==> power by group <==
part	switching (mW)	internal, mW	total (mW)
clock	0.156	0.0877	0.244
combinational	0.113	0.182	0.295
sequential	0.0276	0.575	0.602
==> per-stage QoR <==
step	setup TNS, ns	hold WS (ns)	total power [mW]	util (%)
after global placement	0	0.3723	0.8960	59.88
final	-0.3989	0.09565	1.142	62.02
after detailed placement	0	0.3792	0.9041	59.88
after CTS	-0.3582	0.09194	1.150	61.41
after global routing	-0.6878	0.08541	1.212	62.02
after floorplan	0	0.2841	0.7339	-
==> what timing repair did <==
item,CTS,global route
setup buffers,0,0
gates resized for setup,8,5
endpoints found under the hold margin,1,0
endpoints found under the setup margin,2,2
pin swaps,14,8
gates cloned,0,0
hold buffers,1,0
===== config.mk =====
export PLATFORM = sky130hd
export DESIGN_NAME = fe_top
export DESIGN_NICKNAME = d
export VERILOG_FILES = /design/src/fe_pkg.sv /design/src/fetch_if.sv /design/src/redirect_if.sv /design/src/pc_gen.sv /design/src/fetch_unit.sv /design/src/redirect_decode.sv /design/src/muldiv_seq.sv /design/src/fe_top.sv
export VERILOG_INCLUDE_DIRS = /design/src
export SDC_FILE = /design/constraint.sdc
export NUM_CORES = 1
export LEC_CHECK = 0
export BUFFER_PORTS_ARGS = -buffer_cell sky130_fd_sc_hd__buf_2
export CORE_UTILIZATION = 64
export DETAILED_ROUTE_END_ITERATION = 8
export GPL_ROUTABILITY_DRIVEN = 0
export PLACE_DENSITY_LB_ADDON = 0.12
export REMOVE_ABC_BUFFERS = 1
export SLEW_MARGIN = 20
export SYNTH_ARGS = -nofsm -noshare
export SYNTH_HDL_FRONTEND = slang
export SYNTH_SLANG_ARGS = --single-unit

===== constraint.sdc =====
create_clock -name clk -period 8.32 [get_ports clk]
set_input_delay 2.496 -clock clk [delete_from_list [all_inputs] [get_ports clk]]
set_output_delay 2.496 -clock clk [all_outputs]
set_load 0.005 [all_outputs]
□ □ □ □
- _TASK INSTRUCTIONS_:
Find the string "setup" in the listing and copy every line in which it occurs.

- _YOUR RESPONSE_:
step	setup TNS, ns	hold WS (ns)	total power [mW]	util (%)
setup buffers,0,0
gates resized for setup,8,5
endpoints found under the setup margin,2,2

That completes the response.